Python 快速将 JSON 列转换为 Pandas 数据框
声明:本页面是StackOverFlow热门问题的中英对照翻译,遵循CC BY-SA 4.0协议,如果您需要使用它,必须同样遵循CC BY-SA许可,注明原文地址和作者信息,同时你必须将它归于原作者(不是我):StackOverFlow
原文地址: http://stackoverflow.com/questions/41209764/
Warning: these are provided under cc-by-sa 4.0 license. You are free to use/share it, But you must attribute it to the original authors (not me):
StackOverFlow
Fast convert JSON column into Pandas dataframe
提问by jodoox
I'm reading data from a database (50k+ rows) where one column is stored as JSON. I want to extract that into a pandas dataframe. The snippet below works fine but is fairly inefficient and really takes forever when run against the whole db. Note that not all the items have the same attributes and that the JSON have some nested attributes.
我正在从数据库(50k+ 行)中读取数据,其中一列存储为 JSON。我想将其提取到熊猫数据框中。下面的代码片段工作正常,但效率相当低,并且在针对整个数据库运行时确实需要很长时间。请注意,并非所有项目都具有相同的属性,并且 JSON 具有一些嵌套属性。
How could I make this faster?
我怎么能让这个更快?
import pandas as pd
import json
df = pd.read_csv('http://pastebin.com/raw/7L86m9R2', \
header=None, index_col=0, names=['data'])

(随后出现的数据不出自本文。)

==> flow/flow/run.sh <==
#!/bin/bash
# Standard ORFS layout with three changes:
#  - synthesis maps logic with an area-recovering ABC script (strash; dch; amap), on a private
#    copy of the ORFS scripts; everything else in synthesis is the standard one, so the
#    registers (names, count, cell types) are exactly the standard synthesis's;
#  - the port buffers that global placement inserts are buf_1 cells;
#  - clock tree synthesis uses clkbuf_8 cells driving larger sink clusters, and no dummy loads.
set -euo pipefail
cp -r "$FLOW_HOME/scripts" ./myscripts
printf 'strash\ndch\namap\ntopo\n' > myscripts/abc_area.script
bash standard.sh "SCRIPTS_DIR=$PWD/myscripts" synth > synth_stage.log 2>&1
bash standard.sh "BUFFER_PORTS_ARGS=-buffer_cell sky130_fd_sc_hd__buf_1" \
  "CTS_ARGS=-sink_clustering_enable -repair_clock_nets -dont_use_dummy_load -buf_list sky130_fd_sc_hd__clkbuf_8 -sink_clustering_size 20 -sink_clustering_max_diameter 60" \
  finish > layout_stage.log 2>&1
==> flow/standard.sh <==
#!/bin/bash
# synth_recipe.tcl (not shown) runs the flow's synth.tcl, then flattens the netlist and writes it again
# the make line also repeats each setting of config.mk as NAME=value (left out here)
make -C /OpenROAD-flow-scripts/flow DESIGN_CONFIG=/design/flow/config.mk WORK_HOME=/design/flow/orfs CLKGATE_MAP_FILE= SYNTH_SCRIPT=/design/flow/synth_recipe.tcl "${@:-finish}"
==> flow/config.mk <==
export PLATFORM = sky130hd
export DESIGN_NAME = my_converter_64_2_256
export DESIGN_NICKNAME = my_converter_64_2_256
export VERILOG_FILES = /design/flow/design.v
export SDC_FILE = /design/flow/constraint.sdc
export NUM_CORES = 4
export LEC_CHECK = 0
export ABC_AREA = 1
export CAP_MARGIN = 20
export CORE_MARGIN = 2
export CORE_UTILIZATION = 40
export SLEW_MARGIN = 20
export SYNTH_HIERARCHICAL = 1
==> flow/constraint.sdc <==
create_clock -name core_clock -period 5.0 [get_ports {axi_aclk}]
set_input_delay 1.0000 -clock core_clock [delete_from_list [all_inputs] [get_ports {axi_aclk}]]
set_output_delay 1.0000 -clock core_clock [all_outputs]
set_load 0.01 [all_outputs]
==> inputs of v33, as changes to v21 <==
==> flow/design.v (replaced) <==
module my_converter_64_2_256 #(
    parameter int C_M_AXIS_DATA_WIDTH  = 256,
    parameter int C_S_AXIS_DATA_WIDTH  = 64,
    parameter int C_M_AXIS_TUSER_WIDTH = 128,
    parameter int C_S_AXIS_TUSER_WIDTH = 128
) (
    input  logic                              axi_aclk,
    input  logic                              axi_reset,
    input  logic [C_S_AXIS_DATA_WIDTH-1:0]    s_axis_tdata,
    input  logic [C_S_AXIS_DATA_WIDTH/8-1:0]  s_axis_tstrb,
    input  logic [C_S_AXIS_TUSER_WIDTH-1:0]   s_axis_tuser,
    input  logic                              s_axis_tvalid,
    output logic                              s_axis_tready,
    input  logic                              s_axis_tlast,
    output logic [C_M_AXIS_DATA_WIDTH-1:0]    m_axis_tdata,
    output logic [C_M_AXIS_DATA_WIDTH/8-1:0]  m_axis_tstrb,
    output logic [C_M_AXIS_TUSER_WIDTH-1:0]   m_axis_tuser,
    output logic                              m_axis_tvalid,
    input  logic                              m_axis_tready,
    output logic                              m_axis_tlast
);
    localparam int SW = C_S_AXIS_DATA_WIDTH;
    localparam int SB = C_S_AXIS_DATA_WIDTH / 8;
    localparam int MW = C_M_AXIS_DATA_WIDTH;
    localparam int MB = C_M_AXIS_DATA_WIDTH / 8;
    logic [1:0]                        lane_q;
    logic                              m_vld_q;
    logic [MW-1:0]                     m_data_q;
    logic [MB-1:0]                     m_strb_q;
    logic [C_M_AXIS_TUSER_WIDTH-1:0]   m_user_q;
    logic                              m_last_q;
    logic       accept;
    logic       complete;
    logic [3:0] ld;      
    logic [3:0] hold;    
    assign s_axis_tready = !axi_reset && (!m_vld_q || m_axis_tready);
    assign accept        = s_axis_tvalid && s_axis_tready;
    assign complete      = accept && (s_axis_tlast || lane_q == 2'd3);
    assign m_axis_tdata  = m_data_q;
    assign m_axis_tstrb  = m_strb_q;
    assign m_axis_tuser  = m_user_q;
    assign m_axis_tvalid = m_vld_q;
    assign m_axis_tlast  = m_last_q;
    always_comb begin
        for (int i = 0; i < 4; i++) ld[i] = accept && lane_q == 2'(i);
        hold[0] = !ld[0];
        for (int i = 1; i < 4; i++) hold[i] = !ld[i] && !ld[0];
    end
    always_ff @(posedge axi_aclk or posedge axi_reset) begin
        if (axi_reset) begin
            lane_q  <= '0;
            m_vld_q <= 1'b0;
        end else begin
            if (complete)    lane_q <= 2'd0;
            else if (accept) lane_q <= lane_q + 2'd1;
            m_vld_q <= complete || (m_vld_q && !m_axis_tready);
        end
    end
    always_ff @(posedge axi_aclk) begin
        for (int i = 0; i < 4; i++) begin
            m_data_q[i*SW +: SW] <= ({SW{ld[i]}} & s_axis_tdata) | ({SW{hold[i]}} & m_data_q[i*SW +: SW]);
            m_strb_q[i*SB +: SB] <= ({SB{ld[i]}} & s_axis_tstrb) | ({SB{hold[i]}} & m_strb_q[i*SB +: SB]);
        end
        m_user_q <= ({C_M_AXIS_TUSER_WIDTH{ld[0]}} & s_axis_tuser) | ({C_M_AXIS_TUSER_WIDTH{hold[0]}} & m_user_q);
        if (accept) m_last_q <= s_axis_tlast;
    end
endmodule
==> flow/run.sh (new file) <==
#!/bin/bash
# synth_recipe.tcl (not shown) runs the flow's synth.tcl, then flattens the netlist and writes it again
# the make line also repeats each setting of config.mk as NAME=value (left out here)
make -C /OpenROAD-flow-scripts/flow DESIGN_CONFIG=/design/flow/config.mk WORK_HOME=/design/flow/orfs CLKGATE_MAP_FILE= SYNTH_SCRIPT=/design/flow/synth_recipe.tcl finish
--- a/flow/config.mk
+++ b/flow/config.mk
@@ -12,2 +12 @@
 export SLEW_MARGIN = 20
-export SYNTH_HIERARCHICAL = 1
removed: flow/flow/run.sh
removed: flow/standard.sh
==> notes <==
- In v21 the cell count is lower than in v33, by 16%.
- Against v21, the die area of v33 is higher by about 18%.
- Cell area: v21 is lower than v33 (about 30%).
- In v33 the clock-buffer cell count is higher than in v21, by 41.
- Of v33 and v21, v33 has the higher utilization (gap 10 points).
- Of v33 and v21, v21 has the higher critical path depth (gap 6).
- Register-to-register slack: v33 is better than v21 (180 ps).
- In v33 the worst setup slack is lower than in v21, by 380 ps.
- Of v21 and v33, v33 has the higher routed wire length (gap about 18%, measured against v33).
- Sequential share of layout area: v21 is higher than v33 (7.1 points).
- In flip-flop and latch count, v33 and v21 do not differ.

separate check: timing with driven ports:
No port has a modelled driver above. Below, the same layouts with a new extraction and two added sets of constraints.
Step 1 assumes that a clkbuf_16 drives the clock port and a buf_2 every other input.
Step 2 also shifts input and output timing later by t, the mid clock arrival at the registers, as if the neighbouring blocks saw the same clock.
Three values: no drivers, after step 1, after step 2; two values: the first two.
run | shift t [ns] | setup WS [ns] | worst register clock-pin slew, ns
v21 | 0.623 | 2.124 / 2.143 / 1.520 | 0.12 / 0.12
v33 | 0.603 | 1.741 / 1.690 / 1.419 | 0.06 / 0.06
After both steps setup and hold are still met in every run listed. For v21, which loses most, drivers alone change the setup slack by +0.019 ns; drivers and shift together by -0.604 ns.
Background: an optimization exercise with open tools, aiming at small area, a short achievable clock period and few clock cycles per item. Do not read the settings as production practice.
At most, simulation tests tie the RTL to the original design; equivalence was not proved.
For runs 4 and 5, only the layout was checked, not whether the RTL still works.

**flow/run.sh**
```bash
#!/bin/bash
# Standard layout, with repair_timing aiming below the design's period.
set -o pipefail
export SETUP_SLACK_MARGIN=6.9
bash standard.sh > standard.log 2>&1
```
**standard.sh**
```bash
#!/bin/bash
# synth_recipe.tcl (not shown) runs the flow's synth.tcl, then flattens the netlist and writes it again
# the make line also repeats each setting of config.mk as NAME=value (left out here)
make -C /OpenROAD-flow-scripts/flow DESIGN_CONFIG=/design/flow/config.mk WORK_HOME=/design/flow/orfs CLKGATE_MAP_FILE= SYNTH_SCRIPT=/design/flow/synth_recipe.tcl "${@:-finish}"
```
**config.mk**
```make
export PLATFORM = sky130hd
export DESIGN_NAME = keyframe_tangent_unit
export DESIGN_NICKNAME = keyframe_tangent_unit
export VERILOG_FILES = /design/flow/design.v
export SDC_FILE = /design/flow/constraint.sdc
export NUM_CORES = 4
export LEC_CHECK = 0
export CAP_MARGIN = 20
export CORE_MARGIN = 2
export CORE_UTILIZATION = 40
export PLACE_DENSITY = 0.6
export SLEW_MARGIN = 20
```
**constraint.sdc**
```tcl
create_clock -name core_clock -period 11.0 [get_ports {clock}]
set_input_delay 2.2000 -clock core_clock [delete_from_list [all_inputs] [get_ports {clock}]]
set_output_delay 2.2000 -clock core_clock [all_outputs]
set_load 0.01 [all_outputs]
```
From an optimization exercise on the open Yosys and OpenROAD flow, aimed at small area, a short achievable clock period and few clock cycles per item; shortcuts taken in it are not production practice.
Only simulation tests tie the RTL to the original design; equivalence was not proved.
Power is estimated from default activity; no workload was simulated.

==> design.v <==
module systolic_array #(
    parameter int width_p        = 8,
    parameter int array_width_p  = 8,
    parameter int array_height_p = 8
) (
    input  logic               clk_i,
    input  logic               reset_i,
    input  logic               en_i,
    input  logic               flush_i,
    input  logic               valid_i,
    input  logic [width_p-1:0] data_i,
    output logic               ready_o,
    output logic               valid_o,
    output logic [width_p-1:0] data_o,
    input  logic               yumi_i
);
    localparam int N  = 8;         
    localparam int NA = N * N;     
    localparam int ND = 7;         
    logic          ld_q;           
    logic [7:0]    cnt_q;          
    logic          av_q;           
    logic          sv_q;           
    logic [6:0]    u_q;            
    logic [2:0]    ph_q;           
    logic [6:0]    k_q;            
    logic          valid_q;
    logic [ND-1:0] dv_q;           
    logic [7:0] ain_q;
    logic [7:0] din_q;             
    logic [ND-1:0][7:0] dd_q;      
    logic [ND-1:0][2:0] dt_q;      
    logic [NA-1:0][7:0] a_q;       
    logic [N-1:0][N-1:0][7:0] c_q;   
    logic [7:0] data_q;
    logic ready_q;
    assign ready_q = ld_q & ~cnt_q[7];
    assign ready_o = reset_i & en_i & ready_q;
    assign valid_o = valid_q;
    assign data_o  = data_q;
    logic accept, accept_a, accept_b, first_b, flush_take, take, flushed;
    logic aligned, done_ok, load_out, shift_a, last, clr;
    logic [2:0] ph_n;
    logic [6:0] nx;
    assign accept     = en_i & valid_i & ready_q;
    assign accept_a   = accept & ~cnt_q[6];
    assign accept_b   = accept & cnt_q[6];
    assign first_b    = accept_b & (cnt_q[5:0] == 6'd0);
    assign flush_take = en_i & flush_i & ld_q;
    assign take       = en_i & yumi_i & valid_q;
    assign flushed    = ~ld_q | flush_i;
    assign ph_n       = ph_q + 3'd1;
    assign nx         = u_q + 7'(sv_q);
    logic       pick;
    logic [7:0] pick_d;
    always_comb begin
        pick   = 1'b0;
        pick_d = '0;
        if (accept_b & ((cnt_q[2:0] == ph_n) | first_b)) begin
            pick   = 1'b1;
            pick_d = data_i;
        end
        for (int s = 0; s < ND; s++) begin
            if (dv_q[s] & (dt_q[s] == ph_n)) begin
                pick   = 1'b1;
                pick_d = pick_d | dd_q[s];
            end
        end
        if (~ld_q & ~nx[6] & (nx[2:0] == ph_n)) pick = 1'b1;
    end
    assign aligned  = (ph_q + 3'd2) == k_q[2:0];
    assign done_ok  = u_q[6] | ((u_q[5:3] == 3'd7) & (u_q[2:0] > k_q[2:0]));
    assign load_out = en_i & (~valid_q | yumi_i) & flushed & ~k_q[6] & (k_q[5:3] != 3'd0 | done_ok) &
                      aligned;
    assign shift_a  = av_q | (sv_q & (u_q[2:0] == 3'd7));
    assign last     = take & k_q[6];
    assign clr      = ~nx[6] & ~nx[5] & ~nx[4] & ~nx[3] & (ph_n >= nx[2:0]);
    always_ff @(posedge clk_i or negedge reset_i) begin
        if (!reset_i) begin
            ld_q    <= 1'b1;
            cnt_q   <= '0;
            av_q    <= 1'b0;
            sv_q    <= 1'b0;
            u_q     <= '0;
            ph_q    <= '0;
            k_q     <= '0;
            valid_q <= 1'b0;
            dv_q    <= '0;
        end else begin
            av_q <= accept_a;
            sv_q <= pick;
            u_q  <= nx;
            ph_q <= first_b ? 3'd0 : ph_n;
            dv_q <= {dv_q[ND-2:0], accept_b};
            if (accept) cnt_q <= cnt_q + 8'd1;
            if (flush_take) ld_q <= 1'b0;
            if (load_out) begin
                k_q     <= k_q + 7'd1;
                valid_q <= 1'b1;
            end else if (take) begin
                valid_q <= 1'b0;
            end
            if (last) begin
                ld_q  <= 1'b1;
                cnt_q <= '0;
                u_q   <= '0;
                k_q   <= '0;
            end
        end
    end
    always_ff @(posedge clk_i) begin
        ain_q <= data_i;
        din_q <= pick_d;
        dd_q  <= {dd_q[ND-2:0], data_i};
        dt_q  <= {dt_q[ND-2:0], cnt_q[2:0]};
    end
    always_ff @(posedge clk_i) begin
        if (shift_a) begin
            a_q[0] <= ain_q;
            for (int s = 1; s < NA; s++) a_q[s] <= a_q[s-1];
        end
    end
    logic [N-1:0][7:0] mac;
    for (genvar i = 0; i < N; i++) begin : g_mac
        sa_mac u_mac (.a(a_q[NA-1-N*i]), .d(din_q), .c(c_q[i][N-1]), .y(mac[i]));
    end
    always_ff @(posedge clk_i) begin
        for (int i = 0; i < N; i++) begin
            c_q[i][0] <= mac[i];
            for (int n = 1; n < N-1; n++) c_q[i][n] <= c_q[i][n-1];
            c_q[i][N-1] <= clr ? 8'd0 : c_q[i][N-2];
        end
    end
    always_ff @(posedge clk_i) begin
        if (load_out) data_q <= c_q[k_q[5:3]][5];
    end
endmodule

df.data.apply(json.loads) \
.apply(pd.io.json.json_normalize)\
.pipe(lambda x: pd.concat(x.values))
###this returns a dataframe where each JSON key is a column
回答by piRSquared
json_normalizetakes an already processed json string or a pandas series of such strings.
json_normalize接受一个已经处理过的 json 字符串或一个Pandas系列这样的字符串。
pd.io.json.json_normalize(df.data.apply(json.loads))
setup
设置
import pandas as pd
import json
df = pd.read_csv('http://pastebin.com/raw/7L86m9R2', \
header=None, index_col=0, names=['data'])
回答by jezrael
I think you can first convert string
column data
to dict
, then create list
of numpy arrays
by values
and last DataFrame.from_records
:
我觉得你可以先转换string
柱data
来dict
,然后创建list
的numpy arrays
通过values
和最后一个DataFrame.from_records
:
df = pd.read_csv('http://pastebin.com/raw/7L86m9R2', \
header=None, index_col=0, names=['data'])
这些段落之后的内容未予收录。